(DATA FOR THE TASK Opens)

**src/rtl/core/prefill_dynamic_batcher_core_assert.svh**
```systemverilog
// assertion macros for the prefill batcher core
// used by the sequencer module; expects clock and reset in scope
`ifndef PREFILL_DYNAMIC_BATCHER_CORE_ASSERT_SVH
`define PREFILL_DYNAMIC_BATCHER_CORE_ASSERT_SVH

`define PDB_CHECK(lbl, ante, cons) \
   lbl: assert property (@(posedge clock) disable iff (reset) (ante) |-> (cons)) \
      else $error("pdb check failed");

`define PDB_CHECK_NEXT(lbl, ante, cons) \
   lbl: assert property (@(posedge clock) disable iff (reset) (ante) |=> (cons)) \
      else $error("pdb check failed");

`endif

```
**src/rtl/core/pdb_pkg.sv**
```systemverilog
`timescale 1ns / 1ps
// shared types and constants for the prefill batcher core
// no dependencies
package pdb_pkg;

   localparam int WORKER_COUNT    = 4;
   localparam int QUEUE_DEPTH     = 64;
   localparam int MAX_BATCH_SLOTS = 16;

   localparam int WORKER_W = 2;
   localparam int HEAD_W   = $clog2(QUEUE_DEPTH);
   localparam int LEN_W    = $clog2(QUEUE_DEPTH + 1);
   localparam int CNT_W    = $clog2(MAX_BATCH_SLOTS + 1);
   localparam int SLOT_W   = (MAX_BATCH_SLOTS > 1) ? $clog2(MAX_BATCH_SLOTS) : 1;
   localparam int ADDR_W   = WORKER_W + HEAD_W;
   localparam int MEM_DEPTH = 1 << ADDR_W;

   localparam logic [1:0] OP_ENQUEUE = 2'd0;
   localparam logic [1:0] OP_TICK    = 2'd1;
   localparam logic [1:0] OP_DONE    = 2'd2;
   localparam logic [1:0] OP_SPARE   = 2'd3;

   localparam logic [1:0] KIND_ADMIT  = 2'd0;
   localparam logic [1:0] KIND_ACCEPT = 2'd1;
   localparam logic [1:0] KIND_REJECT = 2'd2;

   localparam logic [1:0] REG_ACTIVE = 2'd0;
   localparam logic [1:0] REG_BATCH  = 2'd1;
   localparam logic [1:0] REG_CAP    = 2'd2;
   localparam logic [1:0] REG_WAIT   = 2'd3;

   typedef struct packed {
      logic [2:0]  active_workers;
      logic [4:0]  batch_limit;
      logic [31:0] token_cap;
      logic [39:0] wait_limit_ns;
   } cfg_type;

   typedef struct packed {
      logic [1:0]  kind;
      logic [1:0]  out_worker;
      logic [7:0]  out_request;
      logic [31:0] batch_number;
      logic [19:0] tokens_total;
      logic [4:0]  batch_size;
   } res_type;

   typedef struct packed {
      logic    push;
      logic    flush;
      res_type res;
   } push_type;

endpackage

```
**src/rtl/core/pdb_csr.sv**
```systemverilog
`timescale 1ns / 1ps
// configuration registers behind the apb-style port
// depends on pdb_pkg
module pdb_csr (
   input  logic            clock,
   input  logic            reset,
   input  logic            csr_psel,
   input  logic            csr_penable,
   input  logic            csr_pwrite,
   input  logic [4:0]      csr_paddr,
   input  logic [63:0]     csr_pwdata,
   output logic [63:0]     csr_prdata,
   output logic            csr_pready,
   output pdb_pkg::cfg_type cfg
);
   import pdb_pkg::*;

   cfg_type cfg_ff, cfg_in;
   logic    wr_en;

   assign wr_en      = csr_psel & csr_penable & csr_pwrite;
   assign csr_pready = 1'b1;
   assign cfg        = cfg_ff;

   always_comb begin
      cfg_in = cfg_ff;
      if (wr_en) begin
         unique case (csr_paddr[4:3])
            REG_ACTIVE: cfg_in.active_workers = csr_pwdata[2:0];
            REG_BATCH:  cfg_in.batch_limit    = csr_pwdata[4:0];
            REG_CAP:    cfg_in.token_cap      = csr_pwdata[31:0];
            REG_WAIT:   cfg_in.wait_limit_ns  = csr_pwdata[39:0];
            default:    cfg_in = cfg_ff;
         endcase
      end
   end

   always_comb begin
      unique case (csr_paddr[4:3])
         REG_ACTIVE: csr_prdata = {61'd0, cfg_ff.active_workers};
         REG_BATCH:  csr_prdata = {59'd0, cfg_ff.batch_limit};
         REG_CAP:    csr_prdata = {32'd0, cfg_ff.token_cap};
         REG_WAIT:   csr_prdata = {24'd0, cfg_ff.wait_limit_ns};
         default:    csr_prdata = 64'd0;
      endcase
   end

   always_ff @(posedge clock) begin
      if (reset) begin
         cfg_ff.active_workers <= 3'd4;
         cfg_ff.batch_limit    <= 5'd1;
         cfg_ff.token_cap      <= 32'd0;
         cfg_ff.wait_limit_ns  <= 40'd0;
      end else begin
         cfg_ff <= cfg_in;
      end
   end

endmodule

```
**config.mk**
```make
export PLATFORM = sky130hd
export DESIGN_NAME = pdb_csr
export DESIGN_NICKNAME = d
export VERILOG_FILES = /design/src/rtl/core/prefill_dynamic_batcher_core_assert.svh /design/src/rtl/core/pdb_pkg.sv /design/src/rtl/core/pdb_csr.sv
export SDC_FILE = /design/constraint.sdc
export NUM_CORES = 1
export LEC_CHECK = 0
export BUFFER_PORTS_ARGS = -buffer_cell sky130_fd_sc_hd__buf_2
export CORE_MARGIN = 1
export CORE_UTILIZATION = 49
export CTS_BUF_LIST = sky130_fd_sc_hd__clkbuf_8
export DETAILED_ROUTE_END_ITERATION = 8
export PLACE_DENSITY_LB_ADDON = 0.08
export SYNTH_ARGS = -nofsm -noshare
export SYNTH_HDL_FRONTEND = slang
export SYNTH_SLANG_ARGS = --single-unit
```
**constraint.sdc**
```tcl
create_clock -name clock -period 1.5 [get_ports clock]
set_input_delay 0 -clock clock [delete_from_list [all_inputs] [get_ports clock]]
set_output_delay 0 -clock clock [all_outputs]
set_load 0.03 [all_outputs]
```
# After elaboration in Yosys (flattened, before gate mapping)
# Index checks and enable logic that the tools add are counted.
[op_classes]
n_eq_ne = 3
n_mux = 1
bitwise = 2
n_reduce_logical = 5
[ops]
columns = ["operator", "count"]
rows = [
  ["case mux 64 bit (4 select lines)", 1],
  ["AND reduction 2 bit", 4],
  ["equality test 2 bit, second input constant", 2],
  ["AND 1 bit", 2],
  ["equality test 2 x 1 -> 1 bit, second input constant", 1],
  ["zero test 2 bit", 1],
]
[word_totals]
reg_bits = 80
in_bits = 74
output_inout_bits = 145
word_cells = 15

# Longest topological paths before layout
[logic_depth]
depth_word = 3
mapped_depth = 6

# Worst setup path before layout
# Ideal clock, no wire load.
[synth_path]
kind = "reg-to-output"
start = "reg cfg_ff, in the netlist cfg[10]"
end = "out csr_prdata[10]"
t_arrival_ns = 1.071
required_ns = 1.500
slack_ns = 0.429
path_stages_with_launch = 3
n_path_buf = 0
path_cell_list = "dfxtp_1 > mux2i_1 > nor2b_1"
[synth_between]
elab_chain_cells = 1
[synth_rtl]
columns = ["element", "line", "text"]
rows = [
  ["start, declared", "pdb_csr.sv:18", "cfg_type cfg_ff, cfg_in;"],
  ["start signal, assigned", "pdb_csr.sv:55", "cfg_ff <= cfg_in;"],
  ["case mux 64 bit (4 select lines)", "pdb_csr.sv:39", "unique case (csr_paddr[4:3])"],
  ["end, declared", "pdb_csr.sv:12", "output logic [63:0] csr_prdata,"],
]
# No other way between the ends. The select of a mux whose other input is x is not followed.

# Worst setup path after layout
[layout_path]
start = "reg cfg_ff, in the netlist cfg[79]"
end = "out csr_prdata[2]"
# Same word-level chain as after synthesis.

==> results.sh <==
export IMPL_synth_avg_cell_area_sq_um=9.14
export IMPL_worstSetupStartpoint="cfg[79]$_SDFFE_PP1P_"
export IMPL_globalRoute_totalOverflow=0
export IMPL_antenna_cells=0
export IMPL_synthesis_yosys_warnings=0
export IMPL_outcome="finished clean"
export IMPL_detail_route_wirelength_mm=10.6
export IMPL_cts_hold_buffers=40
export IMPL_synth_seq_area_share_pct=38.2
export IMPL_largest_register_ffs=80
export IMPL_crit_fanout=3
export IMPL_ant_nets=0
export IMPL_final_nets=724
export IMPL_cell_row_count=33
export IMPL_post_drt_wl_per_cell_um=13.9
export IMPL_top_level_ports=219
export IMPL_ir_drop_worst_vdd_uv=539
export IMPL_hold_path_class="in2reg"
export IMPL_grt_util_all_layers_pct=23.5
export IMPL_power_density_nw_per_um2=820
export IMPL_clk_pin_slew_ns=0.08
export IMPL_first_global_vias=3457
export IMPL_drt_pass1_iterations=4
export IMPL_finalHoldViolCount=0
export IMPL_element_type_at_the_critical_path_end="primary output"
export IMPL_grt_setup_unrepaired="no"
export IMPL_die_area_sq_um=8940
export IMPL_critPathRequiredTime_ns=1.50
export IMPL_worst_r2r_path_depth=3
export IMPL_finalSetupTns_ns=0
export IMPL_core_area_sq_um=8260
export IMPL_clock_tree_from_tritoncts="done"
export IMPL_crit_reg2reg_capture="cfg[25]$_SDFFE_PP0P_"
export IMPL_tritoncts_num_sinks=80
export IMPL_cts_buffers_inserted=9
export IMPL_worstReg2RegStart="cfg[25]$_SDFFE_PP0P_"
export IMPL_hpwlAfterDp_mm=6.95
export IMPL_buffer_ports_inserted=166
export IMPL_synth_lib_cells_used_distinct=26
export IMPL_vertical_die_dimension_um=94.5
export IMPL_worstPathArrival_ns=1.35
export IMPL_area_growth_pct=33.2
export IMPL_maxClockFrequency_mhz=742
export IMPL_fin_hold_ws_ns=0.179
export IMPL_worstSkewPairLatency_ns=0.34
export IMPL_resized_after_cts=0
export IMPL_criticalPathCategory="reg2out"
export IMPL_final_layout_size_suffix_gt1_share_pct=31.2
export IMPL_finalCriticalPeriod_ns=1.35
export IMPL_route_detailed_vias_per_inst=4.97
export IMPL_number_of_antenna_violations_at_the_first_check_in_global_routing=0
export IMPL_vias=3774
export IMPL_grt_max_degree=115
export IMPL_drc=0
export IMPL_finalSetupViolations=0
export IMPL_source_of_the_worst_hold_timing_path="reset"
export IMPL_clock_tree_root_cell="clkbuf_8"
export IMPL_floorplan_initialDensity_pct=50.8
export IMPL_synth_cells=459
export IMPL_cts_htree_levels=3
export IMPL_slew_viol_final=0
export IMPL_number_of_max_cap_violations=0
export IMPL_setup_worst_path_end="csr_prdata[2]"
export IMPL_finalCritPeriodShare_pct=89.8
export IMPL_post_synthesis_instance_area_sq_um=4200
export IMPL_worst_r2r_setup_slack_ns=0.71
export IMPL_synth_seq_cells=80
export IMPL_post_cts_setup_buffer_count=0
export IMPL_worst_clock_skew_ns=0
export IMPL_cellLeakagePower_nw=2.71
export IMPL_critical_path_startpoint_type="register"
export IMPL_gp_congestion=0.728
export IMPL_max_clock_path_buffers=2
export IMPL_grt_first_pass_wirelength_mm=16.5
export IMPL_drt_initial_drc_count=104
export IMPL_die_width_um=94.5
[synth_stat cells]
cell | number | area (sq um)
clkbuf_1 | 24 | 90.1
mux4_2 | 3 | 67.6
or3_1 | 1 | 6.26
and3_1 | 9 | 56.3
mux2i_1 | 67 | 671
conb_1 | 2 | 7.51
buf_1 | 1 | 3.75
a22o_1 | 2 | 17.5
nand3_1 | 2 | 10.0
mux2_2 | 2 | 22.5
and2_4 | 1 | 8.76
buf_12 | 3 | 60.1
nand2_1 | 2 | 7.51
nand2b_1 | 70 | 438
dfxtp_1 | 80 | 1600
nor2b_4 | 1 | 13.8
buf_6 | 2 | 22.5
a21oi_1 | 8 | 40.0
nand3b_2 | 1 | 11.3
o21ai_1 | 4 | 20.0
nand4_1 | 8 | 50.1
buf_4 | 28 | 210
nor2_1 | 4 | 15.0
o21ai_0 | 68 | 340
buf_2 | 7 | 35.0
nor2b_1 | 59 | 369
[logic make-up after synthesis]
| family | synth area share (%) |
|---|---|
| AND/OR/NAND/NOR | 23.5 |
| AO/OA/AOI/OAI | 9.96 |
| flip-flops | 38.2 |
| multiplexers | 18.1 |
| buffers and inverters | 10.1 |
| other | 0.179 |
[through the flow]
step | power, W | area, sq um | worst slack (ns) | util, % | instances
global placement | 0.00278 | 4970 | 0.352 | 60.2 | 704
finish | 0.00458 | 5590 | 0.152 | 67.7 | 759
floorplan | 0.00268 | 4280 | 0.429 | - | 482
CTS | 0.00461 | 5590 | 0.147 | 67.7 | 759
global route | 0.00476 | 5590 | 0.116 | 67.7 | 759
detailed placement | 0.00278 | 4970 | 0.298 | 60.2 | 704
[how the worst min path moves through the flow]
stage / cells after the start / endpoint
2_1_floorplan: 2 / cfg[32]$_SDFFE_PP0P_
3_3_place_gp: 3 / cfg[39]$_SDFFE_PP0P_
3_5_place_dp: 3 / cfg[35]$_SDFFE_PP0P_
4_1_cts: 3 / cfg[38]$_SDFFE_PP0P_
5_1_grt: 3 / cfg[34]$_SDFFE_PP0P_
6_report: 3 / cfg[38]$_SDFFE_PP0P_
[critical path: stages, from the launching register on]
cell	delay [ns]
dfxtp_1	0.34
mux4_2	0.47
buf_2	0.19
[cells in the final DEF, fill, tap and decap left out]
cell type / n
a21oi_1: 8
a22o_1: 2
and2_4: 1
and3_1: 9
buf_12: 2
buf_2: 166
buf_4: 14
bufinv_16: 2
clkbuf_8: 11
clkinv_2: 1
conb_1: 25
dfxtp_1: 80
dlygate4sd3_1: 40
inv_1: 1
mux2_2: 2
mux2i_1: 67
mux4_2: 3
nand2_1: 2
nand2b_1: 70
nand3_1: 2
nand3b_2: 1
nand4_1: 8
nor2_1: 4
nor2b_1: 59
nor2b_4: 1
o21ai_0: 68
o21ai_1: 4
or3_1: 1
[final cells by class]
cell class	instances	area, sq um
clock buffers	11	151
flip-flops and latches	80	1600
fillers	700	2670
repair buffers	222	1380
multi-input cells	337	2260
well taps	105	131
clock inverters	4	68.8
[report_power, final]
part	switching (W)	total (W)	internal, W
Clock	0.000751	0.00176	0.00101
Combinational	0.000385	0.000648	0.000263
Sequential	0.0000207	0.00217	0.00215
[per-layer routing]
layer,vias up,global-route usage (%),share of wire [%]
met2,147,39.6,46
met4,0,8.33,1.5
met1,1732,29.6,46
met3,15,4.83,6.1
met5,-,0,0
li1,1880,-,-
No activity file was read; power rests on OpenSTA's default activity.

(DATA FOR THE TASK Closes)

- PROBLEM REQUIREMENTS: Reproduce only the lines above, starting at the line with "[layout_path]" and ending at the line with "export IMPL_core_area_sq_um=8260", exactly as written.

- RESPONSE AREA:
[layout_path]
start = "reg cfg_ff, in the netlist cfg[79]"
end = "out csr_prdata[2]"
# Same word-level chain as after synthesis.

==> results.sh <==
export IMPL_synth_avg_cell_area_sq_um=9.14
export IMPL_worstSetupStartpoint="cfg[79]$_SDFFE_PP1P_"
export IMPL_globalRoute_totalOverflow=0
export IMPL_antenna_cells=0
export IMPL_synthesis_yosys_warnings=0
export IMPL_outcome="finished clean"
export IMPL_detail_route_wirelength_mm=10.6
export IMPL_cts_hold_buffers=40
export IMPL_synth_seq_area_share_pct=38.2
export IMPL_largest_register_ffs=80
export IMPL_crit_fanout=3
export IMPL_ant_nets=0
export IMPL_final_nets=724
export IMPL_cell_row_count=33
export IMPL_post_drt_wl_per_cell_um=13.9
export IMPL_top_level_ports=219
export IMPL_ir_drop_worst_vdd_uv=539
export IMPL_hold_path_class="in2reg"
export IMPL_grt_util_all_layers_pct=23.5
export IMPL_power_density_nw_per_um2=820
export IMPL_clk_pin_slew_ns=0.08
export IMPL_first_global_vias=3457
export IMPL_drt_pass1_iterations=4
export IMPL_finalHoldViolCount=0
export IMPL_element_type_at_the_critical_path_end="primary output"
export IMPL_grt_setup_unrepaired="no"
export IMPL_die_area_sq_um=8940
export IMPL_critPathRequiredTime_ns=1.50
export IMPL_worst_r2r_path_depth=3
export IMPL_finalSetupTns_ns=0
export IMPL_core_area_sq_um=8260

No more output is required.